Main definitions of slub in English

: slub1slub2

slub1

noun

  • 1A lump or thick place in yarn or thread.

    • ‘While bright color and multicolored nubs and slubs enlivened the tweeds, the houndstooth wovens were often found in black and white.’
    • ‘Natural fiber color variation, slubs and knots are an intricate part of each textile design and are used to enhance the beauty and texture of each pattern.’
    • ‘I have no complaints with the yarn, except for the occasional gigantic slub or break that's been tied up.’
    • ‘Silk doupioni is a type of silk fabric that is riddled with irregularly spaced slubs, which give it a certain charm.’
    • ‘After twenty years in New York she began to notice odd alterations in the texture of the city, ‘little slubs in the weave’, sightings here and there of foxes and coyotes and wild turkeys, even wild deer.’
    • ‘Donegal now describes the wool tweed that has colorful thick slubs woven into the fabric.’
    1. 1.1 Fabric woven from yarn or thread containing lumps or thick spots.
      • ‘The shirt range consists of solids in twills, poplins, structures, linens and checks, as well as slubs, dobbies and indigos in pleasing colours of the season.’
      • ‘I believe the texture in the fabric was called slub and they may be an acetate rayon blend.’

adjective

  • [attributive] (of fabric) having an irregular appearance caused by uneven thickness of the warp.

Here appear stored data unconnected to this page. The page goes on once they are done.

<file path="src/hw/rtl/cdqm_pkg.sv">
package cdqm_pkg;

  localparam int unsigned DEPTH       = 32;
  localparam int unsigned VALUE_RANGE = 100;

  localparam int unsigned KIND_W   = 3;
  localparam int unsigned VAL_W    = 7;
  localparam int unsigned STAT_W   = 3;
  localparam int unsigned TALLY_W  = 6;
  localparam int unsigned IDX_W    = $clog2(DEPTH);
  localparam int unsigned CNT_W    = $clog2(DEPTH + 1);
  localparam int unsigned TALLY_AW = $clog2(VALUE_RANGE);

  localparam logic [TALLY_W-1:0] TALLY_MAX = '1;

  // request kinds
  localparam logic [KIND_W-1:0] KIND_INS_HEAD = 3'd0;
  localparam logic [KIND_W-1:0] KIND_INS_TAIL = 3'd1;
  localparam logic [KIND_W-1:0] KIND_REM_HEAD = 3'd2;
  localparam logic [KIND_W-1:0] KIND_REM_TAIL = 3'd3;
  localparam logic [KIND_W-1:0] KIND_SEARCH   = 3'd4;
  localparam logic [KIND_W-1:0] KIND_DUMP     = 3'd5;

  // result status codes
  localparam logic [STAT_W-1:0] STAT_FOUND   = 3'd0;
  localparam logic [STAT_W-1:0] STAT_MISSING = 3'd1;
  localparam logic [STAT_W-1:0] STAT_EMPTY   = 3'd2;
  localparam logic [STAT_W-1:0] STAT_ELEMENT = 3'd3;
  localparam logic [STAT_W-1:0] STAT_FULL    = 3'd4;

  typedef struct packed {
    logic [KIND_W-1:0] kind;
    logic [VAL_W-1:0]  item_value;
  } in_beat_t;

  typedef struct packed {
    logic [STAT_W-1:0] status;
    logic [VAL_W-1:0]  out_value;
    logic              last;
  } out_beat_t;

  typedef enum logic [2:0] {
    CH_HOLD,
    CH_PUSH_HEAD,
    CH_PUSH_TAIL,
    CH_POP_HEAD,
    CH_ROTATE
  } chain_op_e;

  typedef struct packed {
    chain_op_e        op;
    logic [VAL_W-1:0] value;
    logic [CNT_W-1:0] count;
  } chain_ctrl_t;

  typedef enum logic [2:0] {
    ST_IDLE,
    ST_CNT_UPD,
    ST_SEARCH,
    ST_EMIT,
    ST_DUMP
  } state_e;

endpackage

</file>
<file path="src/hw/rtl/cdqm_cell.sv">
module cdqm_cell (
  input  logic                       clk_i,
  input  cdqm_pkg::chain_ctrl_t      ctrl_i,
  input  logic [cdqm_pkg::IDX_W-1:0] idx_i,
  input  logic [cdqm_pkg::VAL_W-1:0] prev_i,
  input  logic [cdqm_pkg::VAL_W-1:0] next_i,
  input  logic [cdqm_pkg::VAL_W-1:0] head_i,
  output logic [cdqm_pkg::VAL_W-1:0] val_o
);
  import cdqm_pkg::*;

  logic [VAL_W-1:0] val_q, val_d;
  logic             at_count;
  logic             at_tail;

  assign at_count = (CNT_W'(idx_i) == ctrl_i.count);
  assign at_tail  = ((CNT_W'(idx_i) + CNT_W'(1)) == ctrl_i.count);

  always_comb begin
    val_d = val_q;
    unique case (ctrl_i.op)
      CH_PUSH_HEAD: val_d = prev_i;
      CH_PUSH_TAIL: if (at_count) val_d = ctrl_i.value;
      CH_POP_HEAD:  val_d = next_i;
      // tail cell wraps around to the head so the occupied range recirculates
      CH_ROTATE:    val_d = at_tail ? head_i : next_i;
      default:      val_d = val_q;
    endcase
  end

  always_ff @(posedge clk_i) begin
    val_q <= val_d;
  end

  assign val_o = val_q;

endmodule

</file>
<file path="src/hw/rtl/cdqm_tally.sv">
module cdqm_tally (
  input  logic                          clk_i,
  input  logic                          rst_ni,
  input  logic                          rd_en_i,
  input  logic [cdqm_pkg::TALLY_AW-1:0] rd_addr_i,
  output logic [cdqm_pkg::TALLY_W-1:0]  rd_data_o,
  input  logic                          wr_en_i,
  input  logic [cdqm_pkg::TALLY_AW-1:0] wr_addr_i,
  input  logic [cdqm_pkg::TALLY_W-1:0]  wr_data_i
);
  import cdqm_pkg::*;

  logic [TALLY_W-1:0]     mem_q [VALUE_RANGE];
  logic [VALUE_RANGE-1:0] valid_q;
  logic [TALLY_W-1:0]     rdata_q;
  logic                   rvalid_q;

  always_ff @(posedge clk_i) begin
    if (wr_en_i) begin
      mem_q[wr_addr_i] <= wr_data_i;
    end
    if (rd_en_i) begin
      rdata_q <= mem_q[rd_addr_i];
    end
  end

  // an entry never written since reset reads as zero
  always_ff @(posedge clk_i or negedge rst_ni) begin
    if (!rst_ni) begin
      valid_q  <= '0;
      rvalid_q <= 1'b0;
    end else begin
      if (wr_en_i) valid_q[wr_addr_i] <= 1'b1;
      if (rd_en_i) rvalid_q <= valid_q[rd_addr_i];
    end
  end

  assign rd_data_o = rvalid_q ? rdata_q : '0;

  a_no_rw_same_cycle: assert property (@(posedge clk_i) disable iff (!rst_ni)
    !(rd_en_i && wr_en_i))
    else $error("tally read and write in the same cycle");

  a_wr_in_range: assert property (@(posedge clk_i) disable iff (!rst_ni)
    wr_en_i |-> (wr_addr_i < VALUE_RANGE))
    else $error("tally write out of range");

  a_rd_in_range: assert property (@(posedge clk_i) disable iff (!rst_ni)
    rd_en_i |-> (rd_addr_i < VALUE_RANGE))
    else $error("tally read out of range");

endmodule

</file>
<file path="src/hw/rtl/circular_deque_with_membership.sv">
// Double-ended queue of small values with a per-value occurrence table.
//
// in channel  (in_valid_i/in_ready_o, in_data_i): one request per beat:
//   insert head/tail, remove head/tail, search, dump.
// out channel (out_valid_o/out_ready_i, out_data_o): result beats, last set
//   on the final beat of each request.
// Storage is a row of DEPTH cells that shift as one; cell 0 is the head.
// The occurrence table is a VALUE_RANGE-entry RAM with a registered read.
// Steps from acceptance until the next request is taken:
//   insert / remove  table read, then table write
//   search           table read, then the result beat is registered
//   full / empty     no table access; the result beat is registered
//   dump             one element beat per cycle while the output is free,
//                    by rotating the occupied cells once around
// Unused kinds, out-of-range inserts and removes on an empty queue give no beat.
// A request is taken only while the control is idle; a result beat waiting
// in the output register does not block acceptance, but any further beat
// stalls until the receiver takes the one held. Reset empties the queue and
// clears the table's valid bits at once; no clearing pass is needed.
module circular_deque_with_membership (
  input  logic                clk_i,
  input  logic                rst_ni,
  input  logic                in_valid_i,
  output logic                in_ready_o,
  input  cdqm_pkg::in_beat_t  in_data_i,
  output logic                out_valid_o,
  input  logic                out_ready_i,
  output cdqm_pkg::out_beat_t out_data_o
);
  import cdqm_pkg::*;

  state_e              state_q, state_d;
  logic [CNT_W-1:0]    count_q, count_d;
  logic [IDX_W-1:0]    dump_idx_q, dump_idx_d;
  logic [STAT_W-1:0]   res_status_q, res_status_d;
  logic                cnt_inc_q, cnt_inc_d;
  logic [TALLY_AW-1:0] cnt_addr_q, cnt_addr_d;
  logic                out_valid_q;
  out_beat_t           out_data_q, out_next;
  logic                out_load;
  logic                out_free;

  chain_ctrl_t         chain_ctrl;
  chain_op_e           chain_op;
  logic [VAL_W-1:0]    cells [DEPTH];
  logic [VAL_W-1:0]    tail_val;
  logic [VAL_W-1:0]    pop_val;

  logic                rd_en, wr_en;
  logic [TALLY_AW-1:0] rd_addr;
  logic [TALLY_W-1:0]  rd_data, wr_data;

  logic [VAL_W-1:0]    in_val;
  logic                val_ok;
  logic                pop_ok;
  logic                dump_last;

  assign in_val    = in_data_i.item_value;
  assign val_ok    = ({1'b0, in_val} < VALUE_RANGE);
  assign tail_val  = cells[IDX_W'(count_q - CNT_W'(1))];
  assign out_free  = !out_valid_q || out_ready_i;
  assign dump_last = ((CNT_W'(dump_idx_q) + CNT_W'(1)) == count_q);

  assign chain_ctrl.op    = chain_op;
  assign chain_ctrl.value = in_val;
  assign chain_ctrl.count = count_q;

  for (genvar g = 0; g < DEPTH; g++) begin : g_cell
    logic [VAL_W-1:0] prev_w, next_w;
    if (g == 0) begin : g_first
      assign prev_w = in_val;
    end else begin : g_inner_prev
      assign prev_w = cells[g-1];
    end
    if (g == DEPTH - 1) begin : g_last
      assign next_w = cells[g];
    end else begin : g_inner_next
      assign next_w = cells[g+1];
    end
    cdqm_cell u_cell (
      .clk_i  (clk_i),
      .ctrl_i (chain_ctrl),
      .idx_i  (IDX_W'(g)),
      .prev_i (prev_w),
      .next_i (next_w),
      .head_i (cells[0]),
      .val_o  (cells[g])
    );
  end

  cdqm_tally u_tally (
    .clk_i     (clk_i),
    .rst_ni    (rst_ni),
    .rd_en_i   (rd_en),
    .rd_addr_i (rd_addr),
    .rd_data_o (rd_data),
    .wr_en_i   (wr_en),
    .wr_addr_i (cnt_addr_q),
    .wr_data_i (wr_data)
  );

  always_comb begin
    state_d      = state_q;
    count_d      = count_q;
    dump_idx_d   = dump_idx_q;
    res_status_d = res_status_q;
    cnt_inc_d    = cnt_inc_q;
    cnt_addr_d   = cnt_addr_q;
    chain_op     = CH_HOLD;
    rd_en        = 1'b0;
    rd_addr      = TALLY_AW'(in_val);
    wr_en        = 1'b0;
    wr_data      = rd_data;
    in_ready_o   = 1'b0;
    out_load     = 1'b0;
    out_next     = '0;
    pop_val      = cells[0];
    pop_ok       = 1'b0;

    unique case (state_q)
      ST_IDLE: begin
        in_ready_o = 1'b1;
        if (in_valid_i) begin
          unique case (in_data_i.kind)
            KIND_INS_HEAD, KIND_INS_TAIL: begin
              if (val_ok) begin
                if (count_q == CNT_W'(DEPTH)) begin
                  res_status_d = STAT_FULL;
                  state_d      = ST_EMIT;
                end else begin
                  chain_op   = (in_data_i.kind == KIND_INS_HEAD) ? CH_PUSH_HEAD
                                                                 : CH_PUSH_TAIL;
                  count_d    = count_q + CNT_W'(1);
                  rd_en      = 1'b1;
                  cnt_addr_d = TALLY_AW'(in_val);
                  cnt_inc_d  = 1'b1;
                  state_d    = ST_CNT_UPD;
                end
              end
            end
            KIND_REM_HEAD, KIND_REM_TAIL: begin
              if (count_q != '0) begin
                if (in_data_i.kind == KIND_REM_HEAD) begin
                  chain_op = CH_POP_HEAD;
                  pop_val  = cells[0];
                end else begin
                  pop_val  = tail_val;
                end
                count_d = count_q - CNT_W'(1);
                pop_ok  = ({1'b0, pop_val} < VALUE_RANGE);
                if (pop_ok) begin
                  rd_en      = 1'b1;
                  rd_addr    = TALLY_AW'(pop_val);
                  cnt_addr_d = TALLY_AW'(pop_val);
                  cnt_inc_d  = 1'b0;
                  state_d    = ST_CNT_UPD;
                end
              end
            end
            KIND_SEARCH: begin
              if (count_q == '0) begin
                res_status_d = STAT_EMPTY;
                state_d      = ST_EMIT;
              end else if (!val_ok) begin
                res_status_d = STAT_MISSING;
                state_d      = ST_EMIT;
              end else begin
                rd_en   = 1'b1;
                state_d = ST_SEARCH;
              end
            end
            KIND_DUMP: begin
              if (count_q == '0) begin
                res_status_d = STAT_EMPTY;
                state_d      = ST_EMIT;
              end else begin
                dump_idx_d = '0;
                state_d    = ST_DUMP;
              end
            end
            default: ;
          endcase
        end
      end
      ST_CNT_UPD: begin
        wr_en = 1'b1;
        if (cnt_inc_q) begin
          wr_data = (rd_data != TALLY_MAX) ? rd_data + TALLY_W'(1) : rd_data;
        end else begin
          wr_data = (rd_data != '0) ? rd_data - TALLY_W'(1) : rd_data;
        end
        state_d = ST_IDLE;
      end
      ST_SEARCH: begin
        res_status_d = (rd_data != '0) ? STAT_FOUND : STAT_MISSING;
        state_d      = ST_EMIT;
      end
      ST_EMIT: begin
        if (out_free) begin
          out_load         = 1'b1;
          out_next.status  = res_status_q;
          out_next.last    = 1'b1;
          state_d          = ST_IDLE;
        end
      end
      ST_DUMP: begin
        if (out_free) begin
          out_load           = 1'b1;
          out_next.status    = STAT_ELEMENT;
          out_next.out_value = cells[0];
          out_next.last      = dump_last;
          chain_op           = CH_ROTATE;
          dump_idx_d         = dump_idx_q + IDX_W'(1);
          if (dump_last) state_d = ST_IDLE;
        end
      end
      default: state_d = ST_IDLE;
    endcase
  end

  always_ff @(posedge clk_i or negedge rst_ni) begin
    if (!rst_ni) begin
      state_q     <= ST_IDLE;
      count_q     <= '0;
      dump_idx_q  <= '0;
      out_valid_q <= 1'b0;
    end else begin
      state_q    <= state_d;
      count_q    <= count_d;
      dump_idx_q <= dump_idx_d;
      if (out_load) begin
        out_valid_q <= 1'b1;
      end else if (out_ready_i) begin
        out_valid_q <= 1'b0;
      end
    end
  end

  always_ff @(posedge clk_i) begin
    res_status_q <= res_status_d;
    cnt_inc_q    <= cnt_inc_d;
    cnt_addr_q   <= cnt_addr_d;
    if (out_load) out_data_q <= out_next;
  end

  assign out_valid_o = out_valid_q;
  assign out_data_o  = out_data_q;

  a_count_bound: assert property (@(posedge clk_i) disable iff (!rst_ni)
    count_q <= CNT_W'(DEPTH))
    else $error("entry count beyond depth");

  a_dump_nonempty: assert property (@(posedge clk_i) disable iff (!rst_ni)
    (state_q == ST_DUMP) |-> (count_q != '0) && (CNT_W'(dump_idx_q) < count_q))
    else $error("dump running past the occupied cells");

  a_count_step: assert property (@(posedge clk_i) disable iff (!rst_ni)
    (state_q != ST_IDLE) |=> (count_q == $past(count_q)))
    else $error("entry count changed outside idle");

endmodule

</file>
<file path="config.mk">
export PLATFORM = sky130hd
export DESIGN_NAME = circular_deque_with_membership
export DESIGN_NICKNAME = d
export VERILOG_FILES = /design/src/hw/rtl/cdqm_pkg.sv /design/src/hw/rtl/cdqm_cell.sv /design/src/hw/rtl/cdqm_tally.sv /design/src/hw/rtl/circular_deque_with_membership.sv
export SDC_FILE = /design/constraint.sdc
export NUM_CORES = 2
export LEC_CHECK = 0
export BUFFER_PORTS_ARGS = -buffer_cell sky130_fd_sc_hd__buf_2
export CAP_MARGIN = 10
export CORE_ASPECT_RATIO = 1.75
export CORE_MARGIN = 4
export CORE_UTILIZATION = 58
export CTS_CLUSTER_DIAMETER = 30
export DETAILED_ROUTE_END_ITERATION = 7
export GPL_ROUTABILITY_DRIVEN = 0
export GPL_TIMING_DRIVEN = 0
export PLACE_DENSITY = 0.78
export SKIP_LAST_GASP = 1
export SYNTH_ARGS = -nofsm -noshare
export SYNTH_HDL_FRONTEND = slang
export SYNTH_SLANG_ARGS = --single-unit
</file>
<file path="constraint.sdc">
create_clock -name clk_i -period 5.4 [get_ports clk_i]
set_input_delay 1.08 -clock clk_i [delete_from_list [all_inputs] [get_ports clk_i]]
set_output_delay 1.08 -clock clk_i [all_outputs]
set_load 0.05 [all_outputs]
</file>
==> impl_metrics.py, run 1 <==
metrics = {
    "outcome": {
        "status": "did not finish",
        "failing_step": "global routing",
        "stop_error": "[ERROR GRT-0116] Global routing finished with congestion. Check the congestion regions in the DRC Viewer.",
    },
    "global_route": {
        "grt_pass1_vias": 41600,
        "grt_util_all_layers": 0.5289,
        "grt_pass1_wl_mm": 309.5,
        "grt_max_degree": 79,
        "grt.overflow.total": 16,
    },
    "die": {
        "num_io_pins": 27,
        "start_util": 0.5858,
        "die_h_um": 375.6,
        "rows": 134,
        "dieWidth_um": 218.1,
    },
    "clocking": {
        "clock-sinks": 968,
        "htree_levels": 3,
        "clock_path_buffers": 3,
        "cts_buffers": 119,
        "cts_root_buf": "clkbuf_16",
    },
    "yosys": {
        "synth_nets": 3700,
        "synth_cell_type_count": 88,
        "syn_inst": 3674,
        "synth_compound_area_frac": 0.1282,
        "yosys_most_used_dff": "edfxtp_1",
        "synth-seq-area-share": 0.6361,
        "synth_mux_area_frac": 0.06982,
        "yosys-top-cells-area": "edfxtp_1 57%, dfrtp_1 6.5%, nand2_1 4.2%",
        "synth_top_area_cell": "edfxtp_1",
        "ys.warnings.count": 0,
        "synthDominantCellAreaShare": 0.5713,
        "mappedNetlistArea_sq_um": 44780,
        "synth-xor-area-share": 0.004917,
        "synth_simple_gate_area_frac": 0.1277,
        "async_reset_ff_frac": 0.1198,
        "synthAdderAreaFrac": 0.003353,
        "syn_avg_cell_area_sq_um": 12.19,
        "synth-seq-cells": 968,
        "synth_top_family_by_area": "compound AO/OA/AOI/OAI gates",
        "synth_edf_count": 852,
    },
    "placed_design": {
        "portBuffers": 24,
        "hpwl_mm": 132.6,
    },
}
## stage by stage
step	hold slack, ns	setup slack, ns	cell area (sq um)	instances	setup TNS (ns)
4_1_cts	0.2640	-0.1164	53260	5046	-0.5005
3_5_place_dp	0.4519	-3.101	46650	4740	-31.48
3_3_place_gp	0.4487	-4.307	46180	4718	-2053.61
2_1_floorplan	0.4337	0.02523	44780	3674	0
## per-layer routing
layer,GRT overflow,GRT usage
met1,0,0.5061
met2,9,0.7221
met4,7,0.5374
met5,0,0.1364
met3,0,0.3437
## kinds of logic after synthesis
| logic type | count (synthesis) |
|---|---|
| flip-flops | 968 |
| AND/OR/NAND/NOR | 1301 |
| AO/OA/AOI/OAI | 852 |
| adder cells (fa/ha/maj) | 12 |
| buffers and inverters | 284 |
| XOR/XNOR | 23 |
| multiplexers | 234 |
## what timing repair did
| item | CTS |
|---|---|
| buffers inserted | 79 |
| gates cloned | 2 |
| resized for setup | 399 |
| pin swaps | 43 |
| endpoints found under the setup margin | 36 |
| hold buffers | 0 |
## synth_stat cells, types with 19 or more instances
library cell,count
edfxtp_1,852
nand2_1,501
nor2_1,404
a21oi_1,351
a221oi_1,185
mux2i_1,161
nand3_1,154
clkbuf_1,143
dfrtp_1,116
or2_2,103
mux4_2,61
buf_2,54
a31oi_1,44
o21ai_0,40
o22ai_1,39
a22oi_1,38
buf_4,29
buf_1,25
and3_1,24
nor3_1,24
o221ai_1,20
inv_1,19
nand4_1,19
==> run 2, diff against run 1 <==
CORE_ASPECT_RATIO = unset   (was 1.75)
CORE_UTILIZATION = 40   (was 58)
CTS_CLUSTER_DIAMETER = unset   (was 30)
PLACE_DENSITY = unset   (was 0.78)
PLACE_DENSITY_LB_ADDON = 0.15   (was unset)
clock period = 7 ns   (was 5.4 ns; I/O delays follow)
==> run 2 against run 1 <==
Net effect: the flow now finishes, with violations (DRC, setup timing); synthesized cell count stayed put; area after synthesis stayed put.
==> impl_metrics.py, run 2 <==
metrics = {
    "timing": {
        "slew_headroom": 0.01965,
        "fmax_ghz": 0.1408,
        "finalCritPeriodShare": 1.014,
        "skew_ns": 0.05087,
        "finalHoldViolations": 0,
        "drv_slew": 0,
        "setup_viol": 4,
        "rsz0062_at_grt": "yes",
        "setup_slack_ns": -0.1010,
        "min_period_ns": 7.101,
        "tightest_slew_ns": 1.471,
    },
    "global_route": {
        "grt_pass1_wl_mm": 268.1,
        "grt.overflow.total": 0,
        "antenna_found_initial": 9,
        "grt_util_all_layers": 0.3276,
        "grt_max_degree": 77,
        "grt_pass1_vias": 33010,
    },
    "drt": {
        "routedWlPerCell_um": 36.32,
        "dr.pass1.iters": 8,
        "viasPerCell": 6.632,
        "drt-initial-drc-count": 7183,
        "final_antenna_net_count": 0,
        "routed_wl_mm": 196.8,
        "vias": 35940,
        "drcViolationCount": 10,
    },
    "die": {
        "die_h_um": 342.6,
        "dieWidth_um": 342.6,
        "dieArea_sq_um": 117400,
        "start_util": 0.4035,
        "coreArea_sq_um": 111000,
        "num_io_pins": 27,
        "rows": 122,
    },
    "finish": {
        "layout_common_cells": "852 x edfxtp_1, 500 x nand2_1, 393 x nor2_1",
        "largest_reg_flops": 600,
        "drive_above_1_share": 0.1446,
        "finalNetCount": 3863,
        "largest_register": "u_tally.mem_q",
        "fin_util": 0.4635,
        "fillers": 10160,
        "syn_to_final_growth_pct": 14.85,
        "final_common_cell": "edfxtp_1",
    },
    "worst_setup_path": {
        "critPathCaptureType": "register",
        "cp.required_ns": 7.56,
        "path_max_fanout": 10,
        "critPathKind": "reg2reg",
        "arrival_ns": 7.66,
        "worstSetupStartpointType": "register",
        "rr_startpoint": "count_q[0]",
        "setup.worst_path.start": "count_q[0]",
    },
    "yosys": {
        "syn_inst": 3674,
        "mappedNetlistArea_sq_um": 44780,
        "yosys-top-cells-area": "edfxtp_1 57%, dfrtp_1 6.5%, nand2_1 4.2%",
        "synth_cell_type_count": 88,
        "synthTopCellsByCount": "852 x edfxtp_1, 501 x nand2_1, 404 x nor2_1",
        "async_reset_ff_frac": 0.1198,
        "synthDominantCellAreaShare": 0.5713,
        "synth_top_area_cell": "edfxtp_1",
        "synth-seq-area-share": 0.6361,
        "yosys_most_used_dff": "edfxtp_1",
        "syn_avg_cell_area_sq_um": 12.19,
        "ys.warnings.count": 0,
        "yosysMostFrequentCell": "edfxtp_1",
        "synth-seq-cells": 968,
        "synth_edf_count": 852,
        "synth_nets": 3700,
    },
    "pwr": {
        "clkPwrFrac": 0.229,
        "power.internal_mw": 13.84,
        "combPwrFrac": 0.429,
        "p_switching_mw": 10.20,
        "p_per_area_nw_per_um2": 467.4,
        "seqPwrFrac": 0.342,
        "leakage_nw": 17.99,
        "p_sw_frac": 0.4244,
        "max-vdd-ir-drop_v": 0.0002231,
    },
    "clocking": {
        "insertion_delay_ns": 0.73,
        "cts_buffers": 104,
        "cts_tree": "built",
        "clock_path_buffers": 3,
        "cts_root_buf": "clkbuf_16",
        "htree_levels": 3,
        "clock-sinks": 968,
        "ctsHoldBuffers": 0,
        "clk_pin_slew_worst_paths_ns": 0.06,
    },
    "outcome": {
        "violations": "DRC, setup timing",
        "status": "complete, but fails checks",
    },
    "worst_hold_path": {
        "worstHoldPathType": "reg2reg",
        "min_from": "u_tally.valid_q[51]",
    },
    "placed_design": {
        "portBuffers": 24,
        "hpwl_mm": 136.4,
        "preCtsSetupSlack_ns": -2.294,
    },
    "run": {
        "max_cap_viol_count": 0,
    },
}
run 2: cell counts after synthesis:
Identical to the previous run, type by type.
run 2: timing repair:
| item | CTS | global route |
|---|---|---|
| setup endpoints to repair | 7 | 7 |
| pin swaps | 7 | 3 |
| resized for setup | 177 | 13 |
| setup buffers | 10 | 0 |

    • ‘These fabrics range from 7 1/2-ounce and 8-ounce ring shirtings to 11 1/2-ounce slub fabrics.’
    • ‘These fabrics had a linen weave with slub accents, and came in deep earthy colors as well as soft blues, greens, khakis and peach.’

Origin

Early 19th century: of unknown origin.

Pronunciation:

slub

/sləb/

Main definitions of slub in English

: slub1slub2

slub2

noun

  • Wool that has been slightly twisted in preparation for spinning.

    • ‘The swagged curtains were beige slub silk, the sofas brown and cream, the walls aqua.’
    • ‘The fleece or slubbing thus is wound around the filaments while the latter are twisted with the fleece between them, about a common axis.’
    • ‘A machine which reduces slubbing to a finer thread or roving, making it more regular and even puts more twists in and winds it onto a smaller tube.’
    • ‘The rectangle bell shade is a reddish-brown textile with black edged trim and natural black slubbing.’
    • ‘During winding a bar holds the slubbing down so that the spindle rotation causes the twisted yarn to be wound onto the cop.’
    • ‘The slubbing is guided in the clamping gap of the delivery rolls which are arranged downstream from the drafting system and at a distance therefrom.’

verb

[WITH OBJECT]
  • Twist (wool) in preparation for spinning.

    • ‘All the advantage in technology the slubbing and roving process is climinated and the material in processed through only the passage of fly frames, viz. the canfed incer frames.’
    • ‘Spinning frames draw these slubbing or condensing out to the required fineness of yarn and insert twist to form the yarn.’
    • ‘It removes empty cans from drawing and slubbing machines and places them in position for reuse at carding machines.’
    • ‘When the slubbing is attenuated during yarn manufacture, a very even blend of dyed and undyed fibre is produced and by this means, if black has been used, a grey yarn results.’
    • ‘The slubbing billy came into use by the 1790s and looked very similar to an early spinning jenny.’
    • ‘The slubbing machine took the raw wool and combed it into long ropes of yarn that could easily be spun in the spinning machines.’

Origin

Late 18th century: of unknown origin.